Sputnik'te yer alan habere göre; Mehmet Tevfik Göksu, İBB bütçesinin görüşüldüğü toplantıda, seçim kampanyası öncesi Ekrem İmamoğlu’nun "İstanbul’un öz kaynak bütçesini yüzde 50 artıracağız, İstanbul nimet" sözlerini hatırlatarak, "Yönetim, öz kaynakları yaklaşık yüzde 50 azaltmıştır. Biz bunu vurgulayınca, İBB yönetimi her seferinde manipülasyona başvurup, pandemi ve enflasyonu bahane etti. Oysa, bu argüman doğru olsa, en çok merkezi bütçeden gelen paylara bir etki ederdi. Halbuki merkezi payın gerçekleşme oranı her sene yüzde 100’ün üstünde olmuştur. Dolayısıyla kesin olan şudur ki, siz yönetim olarak bütçe konusunda sınıfta kalmışsınız, kaynak üretmek bir yana, var olanı da kurutmuşsunuz" dedi.

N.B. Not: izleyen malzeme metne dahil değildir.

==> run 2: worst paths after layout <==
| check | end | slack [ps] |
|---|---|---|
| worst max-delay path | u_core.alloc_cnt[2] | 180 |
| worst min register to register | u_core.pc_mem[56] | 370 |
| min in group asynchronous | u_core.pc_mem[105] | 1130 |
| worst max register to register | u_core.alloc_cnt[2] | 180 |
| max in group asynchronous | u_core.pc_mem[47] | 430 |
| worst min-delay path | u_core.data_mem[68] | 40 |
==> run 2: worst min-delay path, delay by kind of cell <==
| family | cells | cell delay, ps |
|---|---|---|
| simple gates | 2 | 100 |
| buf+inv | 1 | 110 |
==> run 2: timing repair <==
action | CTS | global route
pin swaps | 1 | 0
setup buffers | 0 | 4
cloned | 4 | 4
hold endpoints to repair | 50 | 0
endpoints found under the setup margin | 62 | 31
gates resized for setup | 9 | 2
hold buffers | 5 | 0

51 borçlanma dosyasının 50'sini kabul ettiklerini belirten Göksu, "El insaf ya... İnsan 'Beni engelliyorlar' diye televizyon televizyon dolaşmaya utanır. Sen metronun dosyalarının kaçına evet dedin sayın başkan? Yeni aklın başına geldi. İstanbul'un metro ihtiyacını yeni anladın herhalde" ifadelerini kullandı.
Göksu, İBB yönetimine şöyle seslendi:
"Geçen sene, yine bu kürsüde, CHP’li bu yönetimin, İstanbul’u borç batağına sapladığını sayısal verilerle izah etmiştim. Üstelik geçen yıl o konuşmayı yaparken, performans tablosunda 2023 borçlanma hedefi 10 milyar TL olarak görülmekteydi. Oysa önümüze gelen bu tasarıda 2023 borçlanma miktarının 20 milyar TL olduğunu görmekteyiz. Borçlanma kalemlerinin detaylarına girmiyorum. Sade bir anlatımla İBB’nin geçmiş ve bugünkü borç karşılaştırmasını vermek istiyorum; 2016-2018 yıllarının ortalaması olarak borcun bütçeye oranı yüzde 89 idi.

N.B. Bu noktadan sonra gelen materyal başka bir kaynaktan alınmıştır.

### config.mk
export PLATFORM = sky130hd
export DESIGN_NAME = alu_share_arbiter
export DESIGN_NICKNAME = d
export VERILOG_FILES = /design/src/rtl/alu_share_arbiter.sv
export SDC_FILE = /design/constraint.sdc
export NUM_CORES = 1
export LEC_CHECK = 0
export CAP_MARGIN = 0
export CORE_AREA = 4 4 109 111
export CTS_BUF_LIST = sky130_fd_sc_hd__clkbuf_4 sky130_fd_sc_hd__clkbuf_8
export CTS_CLUSTER_SIZE = 25
export DETAILED_ROUTE_END_ITERATION = 12
export DIE_AREA = 0 0 113 115
export DONT_BUFFER_PORTS = 1
export SLEW_MARGIN = 20
export SYNTH_ARGS = -nofsm -noshare
export SYNTH_HDL_FRONTEND = slang
export SYNTH_SLANG_ARGS = --single-unit
### constraint.sdc
create_clock -name clk -period 1.8 [get_ports clk]
set_input_delay 0.45 -clock clk [delete_from_list [all_inputs] [get_ports clk]]
set_output_delay 0.45 -clock clk [all_outputs]
set_load 0.01 [all_outputs]
### src/rtl/alu_share_arbiter.sv
// alu_share_arbiter
//   Shares one external combinational ALU between two requesters
//   (port 0 = integer pipe, port 1 = address/CSR unit). A granted request
//   has its operands registered onto alu_*. The ALU result is captured one
//   cycle later and returned on a valid/ready response channel together
//   with the issuing port index and that request's opaque tag.
//   Latency is accept@T -> rsp_valid@T+2. Back-to-back throughput is one
//   op every two cycles.
//
// Parameters
//   DATA_W  operand/result width (must match the ALU)
//   TAG_W   requester tag width
//
// Ports
//   clk, rst                     clock, synchronous active-high reset
//   reqN_valid/ready             request handshake for port N (ready is combinational)
//   reqN_a/b/op/tag              operands, ALU control code, tag for port N
//   rsp_valid/ready              response handshake
//   rsp_result/id/tag            captured ALU result, issuing port, its tag
//   alu_a/alu_b/alu_control      registered ALU inputs
//   alu_result                   combinational ALU output
//
// Build option
//   ALU_ARB_PRIO_EN  defined: strict priority, port 0 wins every tie.
//                    undefined (default): round-robin on ties.
module alu_share_arbiter #(
  parameter int unsigned DATA_W = 32,
  parameter int unsigned TAG_W  = 4
) (
  input  logic              clk,
  input  logic              rst,
  input  logic              req0_valid,
  output logic              req0_ready,
  input  logic [DATA_W-1:0] req0_a,
  input  logic [DATA_W-1:0] req0_b,
  input  logic [2:0]        req0_op,
  input  logic [TAG_W-1:0]  req0_tag,
  input  logic              req1_valid,
  output logic              req1_ready,
  input  logic [DATA_W-1:0] req1_a,
  input  logic [DATA_W-1:0] req1_b,
  input  logic [2:0]        req1_op,
  input  logic [TAG_W-1:0]  req1_tag,
  output logic              rsp_valid,
  input  logic              rsp_ready,
  output logic [DATA_W-1:0] rsp_result,
  output logic              rsp_id,
  output logic [TAG_W-1:0]  rsp_tag,
  output logic [DATA_W-1:0] alu_a,
  output logic [DATA_W-1:0] alu_b,
  output logic [2:0]        alu_control,
  input  logic [DATA_W-1:0] alu_result
);

`ifdef ALU_ARB_PRIO_EN
  localparam bit PRIO_EN = 1'b1;
`else
  localparam bit PRIO_EN = 1'b0;
`endif

  typedef enum logic [1:0] {
    S_IDLE = 2'd0,
    S_EXEC = 2'd1,
    S_RESP = 2'd2
  } state_e;

  state_e              state_q, state_d;
  logic                last_grant_q, last_grant_d;
  logic [DATA_W-1:0]   alu_a_q, alu_a_d;
  logic [DATA_W-1:0]   alu_b_q, alu_b_d;
  logic [2:0]          alu_ctrl_q, alu_ctrl_d;
  logic                pend_id_q, pend_id_d;
  logic [TAG_W-1:0]    pend_tag_q, pend_tag_d;
  logic                rsp_valid_q, rsp_valid_d;
  logic [DATA_W-1:0]   rsp_result_q, rsp_result_d;
  logic                rsp_id_q, rsp_id_d;
  logic [TAG_W-1:0]    rsp_tag_q, rsp_tag_d;

  logic grant;
  logic accept_win;
  logic take;

  // Tie-break: round-robin flips away from the last winner; priority mode
  // keeps tracking last_grant but always favours port 0.
  always_comb begin
    grant = 1'b0;
    if (req0_valid && req1_valid) begin
      grant = PRIO_EN ? 1'b0 : ~last_grant_q;
    end else if (req1_valid) begin
      grant = 1'b1;
    end
  end

  // A new op may be taken while idle, or in the same cycle the current
  // response is consumed. Reset blocks acceptance outright.
  assign accept_win = (state_q == S_IDLE) || ((state_q == S_RESP) && rsp_ready);
  assign take       = !rst && accept_win && (req0_valid || req1_valid);
  assign req0_ready = take && !grant;
  assign req1_ready = take && grant;

  always_comb begin
    state_d      = state_q;
    last_grant_d = last_grant_q;
    alu_a_d      = alu_a_q;
    alu_b_d      = alu_b_q;
    alu_ctrl_d   = alu_ctrl_q;
    pend_id_d    = pend_id_q;
    pend_tag_d   = pend_tag_q;
    rsp_valid_d  = rsp_valid_q;
    rsp_result_d = rsp_result_q;
    rsp_id_d     = rsp_id_q;
    rsp_tag_d    = rsp_tag_q;

    unique case (state_q)
      S_IDLE: begin
        if (take) state_d = S_EXEC;
      end
      S_EXEC: begin
        state_d      = S_RESP;
        rsp_valid_d  = 1'b1;
        rsp_result_d = alu_result;
        rsp_id_d     = pend_id_q;
        rsp_tag_d    = pend_tag_q;
      end
      S_RESP: begin
        if (rsp_ready) begin
          rsp_valid_d = 1'b0;
          state_d     = take ? S_EXEC : S_IDLE;
        end
      end
      default: state_d = S_IDLE;
    endcase

    if (take) begin
      alu_a_d      = grant ? req1_a   : req0_a;
      alu_b_d      = grant ? req1_b   : req0_b;
      alu_ctrl_d   = grant ? req1_op  : req0_op;
      pend_tag_d   = grant ? req1_tag : req0_tag;
      pend_id_d    = grant;
      last_grant_d = grant;
    end
  end

  always_ff @(posedge clk) begin
    if (rst) begin
      state_q      <= S_IDLE;
      last_grant_q <= 1'b1;
      alu_a_q      <= '0;
      alu_b_q      <= '0;
      alu_ctrl_q   <= '0;
      pend_id_q    <= 1'b0;
      pend_tag_q   <= '0;
      rsp_valid_q  <= 1'b0;
      rsp_result_q <= '0;
      rsp_id_q     <= 1'b0;
      rsp_tag_q    <= '0;
    end else begin
      state_q      <= state_d;
      last_grant_q <= last_grant_d;
      alu_a_q      <= alu_a_d;
      alu_b_q      <= alu_b_d;
      alu_ctrl_q   <= alu_ctrl_d;
      pend_id_q    <= pend_id_d;
      pend_tag_q   <= pend_tag_d;
      rsp_valid_q  <= rsp_valid_d;
      rsp_result_q <= rsp_result_d;
      rsp_id_q     <= rsp_id_d;
      rsp_tag_q    <= rsp_tag_d;
    end
  end

  assign alu_a       = alu_a_q;
  assign alu_b       = alu_b_q;
  assign alu_control = alu_ctrl_q;
  assign rsp_valid   = rsp_valid_q;
  assign rsp_result  = rsp_result_q;
  assign rsp_id      = rsp_id_q;
  assign rsp_tag     = rsp_tag_q;

endmodule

Bugün, yani 2020-2021 arası ise bu oran yüzde 190.5 olmuştur. Yani 2 kattan fazla artmıştır. Bu yönetimin İBB’yi içine düşürdüğü bu borç batağını Sayıştay da tespit etmişti. CHP’li İBB yönetiminin borçlanma ve iş yapma hususundaki durumu aynen şuna benziyor; ay boyunca evinin giderlerini esnafa borç yazdırarak temin eden, ama eline para geçtiğinde bakkalın, esnafın borcunu ödemek yerine, arkadaşlarını alıp eğlenceye götüren, sonra para bitince, esnaftan yine veresiye isteyen, ama borç defteri dolduğu için artık ödeme yapmadan mal alamaz hale gelip, eve eli boş dönünce bahane olarak ‘bakkal beni engelliyor, çünkü bakkal beni rakip görüyor’ diyen trajikomik bir haliniz var. Yani; yandaşa ve reklama dağıtırken kasadan dağıtıyorsunuz. İstanbul’a hizmet etmeye gelince yasadan bekliyorsunuz. Sonuçta "ihanet" dediğiniz "borçlanma" konusunda İBB’yi nereye getirmişsiniz?"